The group 6 metal 104 may be an elemental metal or a combination of elemental metals. The group 6 metal 104 on the conductive material 112 may, therefore, be substantially free of chemical compounds of the group 6 metal 104, such as being substantially free of a carbide compound, an oxide compound, a nitride compound, a selenide compound, a sulfide compounds, or a telluride compound of the group 6 metal 104. The group 6 metal 104 may be selected to be alkali metal philic (e.g., lithophilic, lithium philic). The group 6 metal 104 may include molybdenum (e.g., elemental molybdenum), chromium (e.g., elemental chromium), tungsten (e.g., elemental tungsten), or a combination thereof. In some embodiments, the group 6 metal 104 is elemental molybdenum. In other embodiments, the group 6 metal 104 is elemental chromium or elemental tungsten. In some embodiments, the group 6 metal 104 includes molybdenum particles. In other embodiments, the group 6 metal 104 includes a chromium mesh. In yet other embodiments, the group 6 metal 104 includes tungsten particles. In still other embodiments, the group 6 metal 104 includes a tungsten foil.
The conductive material 112 (e.g., the electrically conductive material 112) of the current collector 102 may be formed of and include a carbon material, a chromium material, a copper material, a molybdenum material, a tungsten material, an iron material (e.g., a stainless steel material), or a combination thereof. The conductive material 112 may be free standing or may include a conductive film or a conductive mesh on a substrate, such as on a polymer substrate. The current collector 102 may, therefore, include the group 6 metal 104 and the conductive material 112 on a polymer substrate. The conductive material 112 may, for example, be copper or a carbon-based material, such as a graphite-based or a nanotube-based material. In some embodiments, the conductive material 112 is a copper conductive material 112. In other embodiments, the conductive material 112 is a conductive carbon material. The conductive material 112 may be positioned opposite the cathode 108 such that the conductive material 112 and the cathode 108 are connected by (e.g., electrically connected by) the electrolyte 106. The cathode 108 may be separated from the group 6 metal 104 by the electrolyte 106.
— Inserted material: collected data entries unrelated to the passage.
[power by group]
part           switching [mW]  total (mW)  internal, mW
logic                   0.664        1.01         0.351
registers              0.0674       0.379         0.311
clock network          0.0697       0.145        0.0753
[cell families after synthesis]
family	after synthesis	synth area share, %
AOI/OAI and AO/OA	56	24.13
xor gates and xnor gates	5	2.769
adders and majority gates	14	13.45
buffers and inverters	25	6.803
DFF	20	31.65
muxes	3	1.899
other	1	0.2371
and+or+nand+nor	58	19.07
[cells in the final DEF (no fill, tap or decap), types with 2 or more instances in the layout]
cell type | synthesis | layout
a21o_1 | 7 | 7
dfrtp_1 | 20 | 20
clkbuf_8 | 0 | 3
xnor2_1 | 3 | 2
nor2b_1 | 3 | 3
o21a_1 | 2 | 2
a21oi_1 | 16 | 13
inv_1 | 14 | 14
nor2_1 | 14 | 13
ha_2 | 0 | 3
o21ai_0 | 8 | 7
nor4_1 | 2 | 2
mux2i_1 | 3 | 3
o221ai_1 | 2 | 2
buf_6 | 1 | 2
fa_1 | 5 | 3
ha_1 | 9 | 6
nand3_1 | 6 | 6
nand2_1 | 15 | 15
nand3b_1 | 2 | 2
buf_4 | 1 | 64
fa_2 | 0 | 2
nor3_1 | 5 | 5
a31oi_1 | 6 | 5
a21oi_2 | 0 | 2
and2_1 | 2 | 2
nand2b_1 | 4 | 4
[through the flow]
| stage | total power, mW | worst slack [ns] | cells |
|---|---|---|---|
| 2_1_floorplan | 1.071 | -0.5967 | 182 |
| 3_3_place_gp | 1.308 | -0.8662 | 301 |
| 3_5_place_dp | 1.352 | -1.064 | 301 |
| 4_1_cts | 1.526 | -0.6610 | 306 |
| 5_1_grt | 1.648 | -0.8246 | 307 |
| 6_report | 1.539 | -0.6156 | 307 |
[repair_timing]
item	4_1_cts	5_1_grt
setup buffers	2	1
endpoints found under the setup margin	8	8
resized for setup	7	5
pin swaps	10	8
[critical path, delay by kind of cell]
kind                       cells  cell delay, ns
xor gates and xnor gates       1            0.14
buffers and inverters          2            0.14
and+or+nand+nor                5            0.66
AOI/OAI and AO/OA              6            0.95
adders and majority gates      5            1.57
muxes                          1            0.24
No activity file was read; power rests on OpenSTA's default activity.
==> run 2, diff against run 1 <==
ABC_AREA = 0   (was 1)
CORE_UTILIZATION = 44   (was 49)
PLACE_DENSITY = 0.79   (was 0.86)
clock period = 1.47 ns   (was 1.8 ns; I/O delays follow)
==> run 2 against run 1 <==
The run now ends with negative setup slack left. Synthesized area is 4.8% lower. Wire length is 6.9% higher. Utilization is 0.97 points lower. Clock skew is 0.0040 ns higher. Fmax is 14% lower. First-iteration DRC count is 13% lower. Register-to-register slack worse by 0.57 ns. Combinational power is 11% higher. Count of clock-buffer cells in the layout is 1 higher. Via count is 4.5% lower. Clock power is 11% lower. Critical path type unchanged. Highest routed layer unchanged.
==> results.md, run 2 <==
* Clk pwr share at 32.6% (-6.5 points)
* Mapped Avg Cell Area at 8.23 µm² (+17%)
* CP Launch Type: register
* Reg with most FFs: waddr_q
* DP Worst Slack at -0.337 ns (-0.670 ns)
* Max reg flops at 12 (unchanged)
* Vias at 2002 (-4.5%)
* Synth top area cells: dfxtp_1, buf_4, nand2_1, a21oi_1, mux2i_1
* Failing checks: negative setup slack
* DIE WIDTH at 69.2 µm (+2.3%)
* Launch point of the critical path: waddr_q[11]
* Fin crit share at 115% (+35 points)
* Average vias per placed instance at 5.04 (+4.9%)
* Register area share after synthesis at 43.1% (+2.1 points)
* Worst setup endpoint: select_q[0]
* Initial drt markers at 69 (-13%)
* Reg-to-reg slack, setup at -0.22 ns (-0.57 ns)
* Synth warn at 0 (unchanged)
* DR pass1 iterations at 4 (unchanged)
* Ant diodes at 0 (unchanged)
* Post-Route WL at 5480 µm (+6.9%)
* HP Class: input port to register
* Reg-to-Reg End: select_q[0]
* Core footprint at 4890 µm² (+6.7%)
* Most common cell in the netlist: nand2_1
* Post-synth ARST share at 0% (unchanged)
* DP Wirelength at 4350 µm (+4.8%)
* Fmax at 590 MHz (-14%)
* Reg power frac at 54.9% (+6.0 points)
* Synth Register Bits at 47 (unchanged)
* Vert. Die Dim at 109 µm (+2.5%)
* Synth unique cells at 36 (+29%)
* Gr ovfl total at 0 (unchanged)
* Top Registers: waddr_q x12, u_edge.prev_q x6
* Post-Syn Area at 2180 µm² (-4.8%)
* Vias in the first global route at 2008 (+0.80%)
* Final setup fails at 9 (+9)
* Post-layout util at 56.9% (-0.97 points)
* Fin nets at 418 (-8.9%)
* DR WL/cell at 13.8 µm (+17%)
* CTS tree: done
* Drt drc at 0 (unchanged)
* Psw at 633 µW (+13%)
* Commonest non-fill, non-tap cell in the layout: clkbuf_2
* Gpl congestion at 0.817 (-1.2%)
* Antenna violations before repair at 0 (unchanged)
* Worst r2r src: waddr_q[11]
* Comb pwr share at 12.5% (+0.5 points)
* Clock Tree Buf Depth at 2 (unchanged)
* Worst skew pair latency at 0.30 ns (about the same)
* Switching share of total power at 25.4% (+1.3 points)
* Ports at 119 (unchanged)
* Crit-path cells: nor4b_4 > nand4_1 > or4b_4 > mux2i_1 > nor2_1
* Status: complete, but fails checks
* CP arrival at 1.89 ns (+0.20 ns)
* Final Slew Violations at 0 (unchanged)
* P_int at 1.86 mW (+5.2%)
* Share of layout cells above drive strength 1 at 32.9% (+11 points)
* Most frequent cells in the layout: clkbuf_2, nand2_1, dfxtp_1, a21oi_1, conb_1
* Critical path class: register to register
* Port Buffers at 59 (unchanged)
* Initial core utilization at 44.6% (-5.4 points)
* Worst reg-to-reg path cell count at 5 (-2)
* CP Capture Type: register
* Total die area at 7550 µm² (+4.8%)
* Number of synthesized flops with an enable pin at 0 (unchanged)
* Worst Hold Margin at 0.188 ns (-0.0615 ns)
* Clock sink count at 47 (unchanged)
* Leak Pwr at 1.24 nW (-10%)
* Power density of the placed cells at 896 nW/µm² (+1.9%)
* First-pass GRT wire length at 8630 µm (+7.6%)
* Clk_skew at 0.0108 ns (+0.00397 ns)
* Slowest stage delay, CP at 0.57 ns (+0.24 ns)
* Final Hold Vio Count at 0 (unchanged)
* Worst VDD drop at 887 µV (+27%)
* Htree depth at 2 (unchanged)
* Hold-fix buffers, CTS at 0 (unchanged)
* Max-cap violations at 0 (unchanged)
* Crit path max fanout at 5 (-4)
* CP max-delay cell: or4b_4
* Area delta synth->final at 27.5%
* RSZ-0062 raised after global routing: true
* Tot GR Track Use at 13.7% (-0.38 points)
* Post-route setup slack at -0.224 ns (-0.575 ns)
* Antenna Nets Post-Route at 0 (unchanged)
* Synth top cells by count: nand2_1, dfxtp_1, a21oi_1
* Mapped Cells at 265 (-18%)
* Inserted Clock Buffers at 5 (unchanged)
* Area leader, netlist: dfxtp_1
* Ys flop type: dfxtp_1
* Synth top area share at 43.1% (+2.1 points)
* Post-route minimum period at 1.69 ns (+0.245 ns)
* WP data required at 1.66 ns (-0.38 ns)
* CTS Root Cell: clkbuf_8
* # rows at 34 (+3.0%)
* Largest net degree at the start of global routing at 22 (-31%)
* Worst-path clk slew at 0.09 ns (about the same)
$ cat config.mk
export PLATFORM = sky130hd
export DESIGN_NAME = gsipo_shifter
export DESIGN_NICKNAME = d
export VERILOG_FILES = /design/src/gsipo_pkg.sv /design/src/gsipo_fifo.sv /design/src/gsipo_shifter.sv
export VERILOG_INCLUDE_DIRS = /design/src
export SDC_FILE = /design/constraint.sdc
export NUM_CORES = 1
export LEC_CHECK = 0
export BUFFER_PORTS_ARGS = -buffer_cell sky130_fd_sc_hd__buf_2
export CAP_MARGIN = 20
export CELL_PAD_IN_SITES_DETAIL_PLACEMENT = 1
export CELL_PAD_IN_SITES_GLOBAL_PLACEMENT = 2
export CORE_MARGIN = 10
export CORE_UTILIZATION = 35
export CTS_CLUSTER_SIZE = 40
export DETAILED_ROUTE_END_ITERATION = 10
export PLACE_DENSITY_LB_ADDON = 0.3
export SLEW_MARGIN = 20
export SYNTH_ARGS = -nofsm -noshare
export SYNTH_HDL_FRONTEND = slang
export SYNTH_SLANG_ARGS = --single-unit
$ cat constraint.sdc
create_clock -name clk_sys -period 2.6 [get_ports clk_sys]
set_input_delay 0.52 -clock clk_sys [delete_from_list [all_inputs] [get_ports clk_sys]]
set_output_delay 0.52 -clock clk_sys [all_outputs]
set_load 0.005 [all_outputs]
$ cat src/gsipo_map.svh
// constants for the gated serial-in parallel-out shifter
`ifndef GSIPO_MAP_SVH
`define GSIPO_MAP_SVH

// stage count and buffer depth
`define GSIPO_STAGES      8
`define GSIPO_FIFO_DEPTH  8
`define GSIPO_FIFO_WIDTH  1

// reset value of the stage register
`define GSIPO_STAGE_RST   8'h00

// pin synchroniser order: bit 0 shift clock, 1 clear, 2 serial a, 3 serial b
`define GSIPO_PIN_CLK     0
`define GSIPO_PIN_CLR     1
`define GSIPO_PIN_A       2
`define GSIPO_PIN_B       3
`define GSIPO_PINS        4
// clock resets high so a first edge needs a low first; clear reads as active
`define GSIPO_PIN_RST     4'h1

`endif

$ cat src/gsipo_pkg.sv
// types of the gated serial-in parallel-out shifter
`include "gsipo_map.svh"

package gsipo_pkg;
    typedef logic [`GSIPO_STAGES-1:0] gsipo_stage_t;
    typedef logic [`GSIPO_PINS-1:0]   gsipo_pins_t;
endpackage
In some embodiments, the current collector 102 includes a copper film as the conductive material 112 and the group 6 metal 104 is a molybdenum film on the surface of the copper film. In other embodiments, the current collector 102 is a conductive carbon material with molybdenum particles as the group 6 metal 104 on the surface of the conductive carbon material. In yet other embodiments, the current collector 102 includes a copper film as the conductive material 112 and the group 6 metal 104 is a chromium film.
If the group 6 metal 104 is configured as the particles 110 (e.g., nanoparticles, mesoparticles), the particles 110 may be formed on the conductive material 112 by conventional techniques. Alternatively, the particles 110 may be available from commercial suppliers and applied to the conductive material 112 by conventional techniques. If the group 6 metal 104 is configured as the film, foil, or mesh, the film, foil, or mesh may be applied to the conductive material 112 by conventional techniques. Commercial suppliers are also available for films, foils, and meshes of the group 6 metal 104.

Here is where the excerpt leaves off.